▽
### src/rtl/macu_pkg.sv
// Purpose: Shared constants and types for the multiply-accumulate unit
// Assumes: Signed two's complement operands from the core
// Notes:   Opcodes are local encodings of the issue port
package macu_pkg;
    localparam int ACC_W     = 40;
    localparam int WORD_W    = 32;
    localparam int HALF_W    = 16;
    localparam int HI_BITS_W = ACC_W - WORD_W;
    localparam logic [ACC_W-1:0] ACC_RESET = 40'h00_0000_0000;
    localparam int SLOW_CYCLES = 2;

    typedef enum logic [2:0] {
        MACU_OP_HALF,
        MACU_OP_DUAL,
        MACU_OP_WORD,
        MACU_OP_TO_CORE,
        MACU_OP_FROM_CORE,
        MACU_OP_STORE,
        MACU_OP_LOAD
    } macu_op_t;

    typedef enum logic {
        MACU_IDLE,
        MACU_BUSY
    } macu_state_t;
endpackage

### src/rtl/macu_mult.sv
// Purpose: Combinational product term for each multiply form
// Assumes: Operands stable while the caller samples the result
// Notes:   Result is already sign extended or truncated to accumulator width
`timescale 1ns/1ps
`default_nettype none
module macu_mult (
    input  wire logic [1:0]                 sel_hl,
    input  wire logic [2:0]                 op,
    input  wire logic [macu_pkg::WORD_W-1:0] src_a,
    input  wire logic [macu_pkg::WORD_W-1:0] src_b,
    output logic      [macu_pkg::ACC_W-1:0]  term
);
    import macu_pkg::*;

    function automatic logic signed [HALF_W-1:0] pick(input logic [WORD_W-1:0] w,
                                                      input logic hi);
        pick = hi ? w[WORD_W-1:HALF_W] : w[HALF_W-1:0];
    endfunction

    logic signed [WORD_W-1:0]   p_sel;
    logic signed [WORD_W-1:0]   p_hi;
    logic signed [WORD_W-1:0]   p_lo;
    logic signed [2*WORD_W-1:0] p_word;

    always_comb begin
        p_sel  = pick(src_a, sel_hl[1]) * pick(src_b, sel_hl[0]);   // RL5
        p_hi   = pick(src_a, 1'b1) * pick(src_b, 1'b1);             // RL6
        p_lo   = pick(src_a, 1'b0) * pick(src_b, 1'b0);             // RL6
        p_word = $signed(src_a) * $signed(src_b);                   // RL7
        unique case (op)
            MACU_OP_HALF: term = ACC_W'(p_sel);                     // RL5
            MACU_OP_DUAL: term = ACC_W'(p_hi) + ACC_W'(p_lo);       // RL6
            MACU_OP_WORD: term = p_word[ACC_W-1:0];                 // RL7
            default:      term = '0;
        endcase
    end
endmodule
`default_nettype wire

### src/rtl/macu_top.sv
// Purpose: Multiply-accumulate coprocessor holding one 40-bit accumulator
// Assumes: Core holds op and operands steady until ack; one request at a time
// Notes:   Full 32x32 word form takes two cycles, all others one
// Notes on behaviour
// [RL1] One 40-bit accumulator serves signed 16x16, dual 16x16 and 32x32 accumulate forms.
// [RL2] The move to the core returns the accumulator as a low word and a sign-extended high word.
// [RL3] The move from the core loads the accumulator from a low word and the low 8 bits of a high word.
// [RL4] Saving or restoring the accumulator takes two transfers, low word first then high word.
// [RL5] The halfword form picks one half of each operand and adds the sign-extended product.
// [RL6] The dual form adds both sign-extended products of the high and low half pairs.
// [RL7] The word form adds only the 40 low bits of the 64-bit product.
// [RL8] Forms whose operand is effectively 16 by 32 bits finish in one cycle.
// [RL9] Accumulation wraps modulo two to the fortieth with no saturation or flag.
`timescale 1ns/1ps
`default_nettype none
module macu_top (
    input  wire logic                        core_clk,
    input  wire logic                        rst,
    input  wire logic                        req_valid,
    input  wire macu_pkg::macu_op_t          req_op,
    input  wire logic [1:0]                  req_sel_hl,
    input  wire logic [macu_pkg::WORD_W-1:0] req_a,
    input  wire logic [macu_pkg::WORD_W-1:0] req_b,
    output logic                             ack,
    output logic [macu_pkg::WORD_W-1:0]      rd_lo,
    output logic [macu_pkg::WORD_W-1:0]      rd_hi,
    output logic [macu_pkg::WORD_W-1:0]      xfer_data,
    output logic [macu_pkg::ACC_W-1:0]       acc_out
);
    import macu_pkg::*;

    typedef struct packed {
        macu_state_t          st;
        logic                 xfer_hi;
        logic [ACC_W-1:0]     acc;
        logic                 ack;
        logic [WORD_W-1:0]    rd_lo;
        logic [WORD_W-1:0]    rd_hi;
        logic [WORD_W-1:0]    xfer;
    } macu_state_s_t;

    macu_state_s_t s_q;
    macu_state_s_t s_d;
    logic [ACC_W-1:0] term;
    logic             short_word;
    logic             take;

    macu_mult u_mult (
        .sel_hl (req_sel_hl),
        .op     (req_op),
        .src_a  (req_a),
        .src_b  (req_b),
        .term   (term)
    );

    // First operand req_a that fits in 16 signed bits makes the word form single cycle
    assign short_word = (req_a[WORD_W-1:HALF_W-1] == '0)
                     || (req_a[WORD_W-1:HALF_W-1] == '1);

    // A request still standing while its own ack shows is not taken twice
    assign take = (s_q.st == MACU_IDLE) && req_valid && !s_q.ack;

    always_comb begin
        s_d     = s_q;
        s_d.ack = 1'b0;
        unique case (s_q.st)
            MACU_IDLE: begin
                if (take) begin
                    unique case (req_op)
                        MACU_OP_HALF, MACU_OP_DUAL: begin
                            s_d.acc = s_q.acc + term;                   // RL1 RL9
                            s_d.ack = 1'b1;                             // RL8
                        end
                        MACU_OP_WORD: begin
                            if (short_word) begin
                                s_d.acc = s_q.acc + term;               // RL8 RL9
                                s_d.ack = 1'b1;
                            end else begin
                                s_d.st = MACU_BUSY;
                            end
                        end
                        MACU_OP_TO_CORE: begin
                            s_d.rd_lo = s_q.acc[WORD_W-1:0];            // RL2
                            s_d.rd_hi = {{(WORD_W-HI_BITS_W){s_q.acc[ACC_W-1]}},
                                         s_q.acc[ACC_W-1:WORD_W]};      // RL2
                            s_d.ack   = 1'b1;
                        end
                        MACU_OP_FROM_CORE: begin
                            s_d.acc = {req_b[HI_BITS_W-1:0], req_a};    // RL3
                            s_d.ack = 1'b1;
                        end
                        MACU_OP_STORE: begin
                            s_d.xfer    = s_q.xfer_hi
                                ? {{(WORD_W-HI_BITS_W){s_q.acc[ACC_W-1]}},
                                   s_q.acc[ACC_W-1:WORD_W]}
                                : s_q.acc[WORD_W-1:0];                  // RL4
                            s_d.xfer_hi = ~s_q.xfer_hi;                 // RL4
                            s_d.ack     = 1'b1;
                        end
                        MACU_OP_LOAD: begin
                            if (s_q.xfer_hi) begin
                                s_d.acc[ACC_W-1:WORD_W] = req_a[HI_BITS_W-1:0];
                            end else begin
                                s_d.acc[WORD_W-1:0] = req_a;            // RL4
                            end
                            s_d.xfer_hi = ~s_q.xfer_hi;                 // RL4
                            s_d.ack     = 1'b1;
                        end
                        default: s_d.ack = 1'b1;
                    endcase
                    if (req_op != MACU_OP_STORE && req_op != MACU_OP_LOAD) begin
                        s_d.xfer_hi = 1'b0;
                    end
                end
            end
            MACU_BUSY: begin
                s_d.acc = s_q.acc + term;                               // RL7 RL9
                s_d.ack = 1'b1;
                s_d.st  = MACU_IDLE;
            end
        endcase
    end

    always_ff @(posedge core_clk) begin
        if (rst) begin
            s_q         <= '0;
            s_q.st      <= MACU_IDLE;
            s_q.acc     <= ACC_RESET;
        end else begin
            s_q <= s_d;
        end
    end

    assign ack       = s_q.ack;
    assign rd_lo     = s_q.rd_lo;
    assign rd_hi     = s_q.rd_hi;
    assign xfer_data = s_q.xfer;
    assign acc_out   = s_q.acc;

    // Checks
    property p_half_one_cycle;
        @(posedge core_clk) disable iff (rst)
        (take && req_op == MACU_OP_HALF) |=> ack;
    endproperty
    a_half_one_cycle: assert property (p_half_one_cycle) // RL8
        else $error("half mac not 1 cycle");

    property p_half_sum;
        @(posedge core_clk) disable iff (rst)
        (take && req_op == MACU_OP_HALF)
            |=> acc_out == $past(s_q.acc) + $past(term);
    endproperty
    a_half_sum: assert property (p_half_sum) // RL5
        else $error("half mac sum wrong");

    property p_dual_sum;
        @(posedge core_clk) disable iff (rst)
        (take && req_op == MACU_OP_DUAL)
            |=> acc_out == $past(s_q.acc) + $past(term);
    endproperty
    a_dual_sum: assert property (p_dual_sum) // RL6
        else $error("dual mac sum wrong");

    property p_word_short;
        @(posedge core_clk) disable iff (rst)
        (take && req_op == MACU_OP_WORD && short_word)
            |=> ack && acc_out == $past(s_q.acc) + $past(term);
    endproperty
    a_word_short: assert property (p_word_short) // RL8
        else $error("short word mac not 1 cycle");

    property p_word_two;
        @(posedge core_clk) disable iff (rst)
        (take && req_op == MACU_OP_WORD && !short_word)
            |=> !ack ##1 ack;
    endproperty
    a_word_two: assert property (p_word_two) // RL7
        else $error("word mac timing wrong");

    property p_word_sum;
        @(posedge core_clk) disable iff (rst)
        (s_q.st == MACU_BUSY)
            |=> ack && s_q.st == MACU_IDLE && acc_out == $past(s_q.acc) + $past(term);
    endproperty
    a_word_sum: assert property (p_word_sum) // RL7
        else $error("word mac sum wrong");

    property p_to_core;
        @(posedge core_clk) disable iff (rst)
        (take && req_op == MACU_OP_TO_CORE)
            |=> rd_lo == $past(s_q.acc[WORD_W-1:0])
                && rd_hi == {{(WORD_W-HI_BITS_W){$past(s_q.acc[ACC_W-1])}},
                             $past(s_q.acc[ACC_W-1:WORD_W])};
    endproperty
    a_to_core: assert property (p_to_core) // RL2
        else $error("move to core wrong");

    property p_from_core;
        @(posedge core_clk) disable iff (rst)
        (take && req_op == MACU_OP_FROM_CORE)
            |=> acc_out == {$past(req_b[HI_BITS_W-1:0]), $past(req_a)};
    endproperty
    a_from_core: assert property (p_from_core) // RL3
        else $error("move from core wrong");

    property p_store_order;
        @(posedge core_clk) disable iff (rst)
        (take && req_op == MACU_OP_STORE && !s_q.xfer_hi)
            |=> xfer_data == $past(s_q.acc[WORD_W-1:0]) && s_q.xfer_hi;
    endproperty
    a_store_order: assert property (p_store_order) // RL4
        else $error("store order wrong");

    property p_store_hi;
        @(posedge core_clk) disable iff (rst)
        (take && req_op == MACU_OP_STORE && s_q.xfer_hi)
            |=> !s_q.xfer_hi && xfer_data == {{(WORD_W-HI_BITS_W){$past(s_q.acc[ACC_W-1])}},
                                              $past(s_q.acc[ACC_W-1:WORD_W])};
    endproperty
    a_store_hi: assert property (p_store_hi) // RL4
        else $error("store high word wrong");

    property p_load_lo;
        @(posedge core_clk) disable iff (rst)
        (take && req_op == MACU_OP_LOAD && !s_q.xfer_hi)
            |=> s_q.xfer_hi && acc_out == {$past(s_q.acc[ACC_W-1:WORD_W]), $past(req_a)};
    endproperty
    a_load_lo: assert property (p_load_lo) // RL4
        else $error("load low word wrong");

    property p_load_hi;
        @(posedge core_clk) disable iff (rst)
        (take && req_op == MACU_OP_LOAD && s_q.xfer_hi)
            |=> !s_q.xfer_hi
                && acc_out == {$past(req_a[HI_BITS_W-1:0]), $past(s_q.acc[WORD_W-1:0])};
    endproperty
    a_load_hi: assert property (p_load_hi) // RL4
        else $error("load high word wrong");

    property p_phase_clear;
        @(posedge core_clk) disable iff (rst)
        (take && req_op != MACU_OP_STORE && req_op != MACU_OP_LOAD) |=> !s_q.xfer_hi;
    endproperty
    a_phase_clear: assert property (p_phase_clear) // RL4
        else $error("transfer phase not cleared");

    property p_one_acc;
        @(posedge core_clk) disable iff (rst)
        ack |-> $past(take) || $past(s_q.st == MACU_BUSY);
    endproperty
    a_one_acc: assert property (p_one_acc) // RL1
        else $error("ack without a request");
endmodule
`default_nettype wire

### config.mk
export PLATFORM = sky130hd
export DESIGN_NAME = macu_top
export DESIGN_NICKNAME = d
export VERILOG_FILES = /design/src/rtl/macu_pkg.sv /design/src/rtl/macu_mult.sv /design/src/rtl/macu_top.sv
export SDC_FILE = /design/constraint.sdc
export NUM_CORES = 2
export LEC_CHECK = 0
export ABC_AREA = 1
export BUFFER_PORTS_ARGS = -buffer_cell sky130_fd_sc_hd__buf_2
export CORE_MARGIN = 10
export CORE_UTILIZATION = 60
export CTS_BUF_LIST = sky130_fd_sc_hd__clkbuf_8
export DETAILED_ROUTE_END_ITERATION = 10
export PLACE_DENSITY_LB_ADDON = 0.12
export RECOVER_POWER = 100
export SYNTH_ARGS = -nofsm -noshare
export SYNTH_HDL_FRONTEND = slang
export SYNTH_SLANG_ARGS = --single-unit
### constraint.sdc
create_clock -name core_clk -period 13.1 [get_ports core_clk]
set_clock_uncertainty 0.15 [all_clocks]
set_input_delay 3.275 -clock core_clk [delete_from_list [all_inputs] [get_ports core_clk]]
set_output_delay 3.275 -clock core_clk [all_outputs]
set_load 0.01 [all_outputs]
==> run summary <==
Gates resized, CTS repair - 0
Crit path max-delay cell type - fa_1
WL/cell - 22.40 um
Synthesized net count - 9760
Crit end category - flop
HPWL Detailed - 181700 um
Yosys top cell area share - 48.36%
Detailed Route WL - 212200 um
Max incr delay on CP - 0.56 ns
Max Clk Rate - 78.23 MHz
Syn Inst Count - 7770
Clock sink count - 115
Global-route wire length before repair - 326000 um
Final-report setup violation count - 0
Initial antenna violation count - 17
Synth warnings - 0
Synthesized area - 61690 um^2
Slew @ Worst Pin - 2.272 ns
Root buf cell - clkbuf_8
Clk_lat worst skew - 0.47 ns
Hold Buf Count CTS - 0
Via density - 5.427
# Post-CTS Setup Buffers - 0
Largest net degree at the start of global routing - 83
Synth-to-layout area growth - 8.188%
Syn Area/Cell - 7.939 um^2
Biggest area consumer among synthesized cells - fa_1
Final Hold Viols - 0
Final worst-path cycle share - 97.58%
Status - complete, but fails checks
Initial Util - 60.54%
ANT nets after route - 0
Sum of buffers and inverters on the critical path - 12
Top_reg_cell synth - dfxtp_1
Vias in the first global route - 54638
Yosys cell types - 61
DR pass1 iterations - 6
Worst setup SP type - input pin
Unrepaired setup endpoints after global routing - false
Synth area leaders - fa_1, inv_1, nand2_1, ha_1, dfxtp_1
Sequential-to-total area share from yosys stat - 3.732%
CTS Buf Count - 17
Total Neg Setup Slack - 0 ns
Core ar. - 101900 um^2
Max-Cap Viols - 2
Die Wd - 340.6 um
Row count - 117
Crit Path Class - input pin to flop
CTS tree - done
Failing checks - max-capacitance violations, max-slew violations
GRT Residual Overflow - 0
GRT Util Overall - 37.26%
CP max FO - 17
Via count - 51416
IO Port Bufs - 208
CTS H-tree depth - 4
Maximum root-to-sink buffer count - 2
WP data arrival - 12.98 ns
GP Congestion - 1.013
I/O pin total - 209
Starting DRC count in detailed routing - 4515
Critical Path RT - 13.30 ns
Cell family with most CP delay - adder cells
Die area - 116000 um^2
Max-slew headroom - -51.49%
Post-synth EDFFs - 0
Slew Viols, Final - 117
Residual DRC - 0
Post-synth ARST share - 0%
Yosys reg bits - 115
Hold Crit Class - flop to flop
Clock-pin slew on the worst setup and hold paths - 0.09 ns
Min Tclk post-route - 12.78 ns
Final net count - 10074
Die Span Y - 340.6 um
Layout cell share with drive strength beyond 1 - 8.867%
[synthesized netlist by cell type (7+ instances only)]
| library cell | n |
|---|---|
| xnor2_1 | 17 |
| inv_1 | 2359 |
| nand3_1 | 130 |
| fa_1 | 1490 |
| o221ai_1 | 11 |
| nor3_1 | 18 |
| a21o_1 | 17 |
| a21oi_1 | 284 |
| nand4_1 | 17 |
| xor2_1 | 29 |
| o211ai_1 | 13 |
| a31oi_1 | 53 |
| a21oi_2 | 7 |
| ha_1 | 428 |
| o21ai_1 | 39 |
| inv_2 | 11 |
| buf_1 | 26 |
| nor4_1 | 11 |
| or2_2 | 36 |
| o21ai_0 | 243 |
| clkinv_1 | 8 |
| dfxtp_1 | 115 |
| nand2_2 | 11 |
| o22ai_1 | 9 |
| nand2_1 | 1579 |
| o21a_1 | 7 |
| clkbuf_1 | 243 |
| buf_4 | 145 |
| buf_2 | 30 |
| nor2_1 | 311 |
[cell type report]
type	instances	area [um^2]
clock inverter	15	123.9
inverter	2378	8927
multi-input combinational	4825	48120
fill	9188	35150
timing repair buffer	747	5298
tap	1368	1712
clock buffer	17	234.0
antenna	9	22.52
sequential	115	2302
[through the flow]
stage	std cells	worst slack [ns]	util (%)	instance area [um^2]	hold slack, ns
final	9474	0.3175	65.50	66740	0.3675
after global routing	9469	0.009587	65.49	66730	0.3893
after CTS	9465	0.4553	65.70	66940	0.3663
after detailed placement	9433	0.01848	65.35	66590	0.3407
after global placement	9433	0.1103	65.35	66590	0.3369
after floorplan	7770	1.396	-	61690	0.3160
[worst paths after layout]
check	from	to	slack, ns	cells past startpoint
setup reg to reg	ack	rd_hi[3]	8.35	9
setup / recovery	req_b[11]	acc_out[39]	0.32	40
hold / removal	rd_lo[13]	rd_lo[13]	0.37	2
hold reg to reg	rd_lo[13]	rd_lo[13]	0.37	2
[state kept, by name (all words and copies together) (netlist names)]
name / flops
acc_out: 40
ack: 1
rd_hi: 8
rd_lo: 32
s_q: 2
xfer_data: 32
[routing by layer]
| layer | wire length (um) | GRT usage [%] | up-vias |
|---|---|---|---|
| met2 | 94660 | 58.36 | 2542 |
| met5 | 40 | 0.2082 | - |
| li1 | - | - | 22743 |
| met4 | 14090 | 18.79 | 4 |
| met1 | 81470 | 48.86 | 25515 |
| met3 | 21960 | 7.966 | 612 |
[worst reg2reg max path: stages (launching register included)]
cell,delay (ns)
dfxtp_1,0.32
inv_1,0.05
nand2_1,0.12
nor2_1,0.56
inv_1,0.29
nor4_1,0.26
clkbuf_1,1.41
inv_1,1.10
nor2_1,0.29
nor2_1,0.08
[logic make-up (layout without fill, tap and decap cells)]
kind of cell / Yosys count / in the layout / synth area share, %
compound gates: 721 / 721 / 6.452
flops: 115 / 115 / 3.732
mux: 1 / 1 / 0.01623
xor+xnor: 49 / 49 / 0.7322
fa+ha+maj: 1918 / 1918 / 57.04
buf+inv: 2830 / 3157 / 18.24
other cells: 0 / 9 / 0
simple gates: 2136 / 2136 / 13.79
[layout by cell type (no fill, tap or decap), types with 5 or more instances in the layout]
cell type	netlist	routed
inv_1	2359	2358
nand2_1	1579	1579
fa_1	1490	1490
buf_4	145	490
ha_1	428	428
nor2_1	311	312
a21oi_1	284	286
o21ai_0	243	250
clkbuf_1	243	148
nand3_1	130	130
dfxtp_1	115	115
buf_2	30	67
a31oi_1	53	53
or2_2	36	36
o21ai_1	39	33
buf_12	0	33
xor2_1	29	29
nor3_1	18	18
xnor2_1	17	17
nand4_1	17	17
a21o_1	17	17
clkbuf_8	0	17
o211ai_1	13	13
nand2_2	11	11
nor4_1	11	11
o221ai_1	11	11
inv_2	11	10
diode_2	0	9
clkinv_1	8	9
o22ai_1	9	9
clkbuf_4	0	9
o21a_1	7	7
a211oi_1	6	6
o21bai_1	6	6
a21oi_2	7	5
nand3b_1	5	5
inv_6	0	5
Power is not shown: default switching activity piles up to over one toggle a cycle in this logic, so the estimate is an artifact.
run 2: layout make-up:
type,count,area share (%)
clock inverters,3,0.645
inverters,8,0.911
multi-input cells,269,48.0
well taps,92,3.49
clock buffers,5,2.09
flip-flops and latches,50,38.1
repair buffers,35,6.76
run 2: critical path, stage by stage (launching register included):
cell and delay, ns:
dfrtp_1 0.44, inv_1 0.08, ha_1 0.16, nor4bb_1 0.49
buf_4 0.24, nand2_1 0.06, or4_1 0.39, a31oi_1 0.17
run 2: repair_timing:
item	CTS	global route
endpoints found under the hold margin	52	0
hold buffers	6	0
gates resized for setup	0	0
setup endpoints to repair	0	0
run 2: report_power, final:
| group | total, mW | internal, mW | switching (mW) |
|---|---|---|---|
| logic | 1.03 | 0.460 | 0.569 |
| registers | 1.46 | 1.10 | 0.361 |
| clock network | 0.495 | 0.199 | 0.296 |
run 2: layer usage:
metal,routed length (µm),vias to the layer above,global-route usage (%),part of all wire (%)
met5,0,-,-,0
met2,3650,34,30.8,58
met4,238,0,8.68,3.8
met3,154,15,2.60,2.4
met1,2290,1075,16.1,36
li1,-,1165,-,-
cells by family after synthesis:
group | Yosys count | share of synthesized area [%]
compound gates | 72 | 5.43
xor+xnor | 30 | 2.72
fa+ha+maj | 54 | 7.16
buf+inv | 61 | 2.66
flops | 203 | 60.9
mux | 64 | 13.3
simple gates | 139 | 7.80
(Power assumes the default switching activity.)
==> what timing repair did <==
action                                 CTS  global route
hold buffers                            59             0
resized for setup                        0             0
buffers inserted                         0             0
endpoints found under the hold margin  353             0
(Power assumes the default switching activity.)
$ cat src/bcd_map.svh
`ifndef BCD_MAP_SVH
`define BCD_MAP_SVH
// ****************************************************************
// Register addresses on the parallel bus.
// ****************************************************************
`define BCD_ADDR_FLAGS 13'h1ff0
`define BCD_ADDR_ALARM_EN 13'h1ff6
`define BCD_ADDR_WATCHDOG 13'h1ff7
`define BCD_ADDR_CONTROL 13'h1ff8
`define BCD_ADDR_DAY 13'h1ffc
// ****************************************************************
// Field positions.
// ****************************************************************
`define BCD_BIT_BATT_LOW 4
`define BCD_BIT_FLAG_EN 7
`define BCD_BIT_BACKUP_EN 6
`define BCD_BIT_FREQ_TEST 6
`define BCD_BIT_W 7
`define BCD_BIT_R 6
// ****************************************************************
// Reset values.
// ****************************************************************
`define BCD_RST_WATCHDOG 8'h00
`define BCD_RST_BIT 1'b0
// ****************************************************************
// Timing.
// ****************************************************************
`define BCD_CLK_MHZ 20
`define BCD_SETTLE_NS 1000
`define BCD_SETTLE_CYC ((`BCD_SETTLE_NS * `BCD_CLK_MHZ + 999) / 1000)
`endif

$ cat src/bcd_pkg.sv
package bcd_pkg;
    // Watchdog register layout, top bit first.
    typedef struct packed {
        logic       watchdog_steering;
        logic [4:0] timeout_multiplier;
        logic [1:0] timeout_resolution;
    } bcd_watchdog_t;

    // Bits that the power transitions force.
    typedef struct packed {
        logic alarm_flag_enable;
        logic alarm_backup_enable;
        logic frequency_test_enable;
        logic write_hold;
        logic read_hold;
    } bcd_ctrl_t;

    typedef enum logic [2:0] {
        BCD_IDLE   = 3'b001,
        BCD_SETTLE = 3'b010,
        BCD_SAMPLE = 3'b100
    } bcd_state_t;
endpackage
△
Exercise prompt:
Among the entries, copy every line containing the word "flops".

Exercise response:
name / flops
flops: 115 / 115 / 3.732
flip-flops and latches,50,38.1
flops | 203 | 60.9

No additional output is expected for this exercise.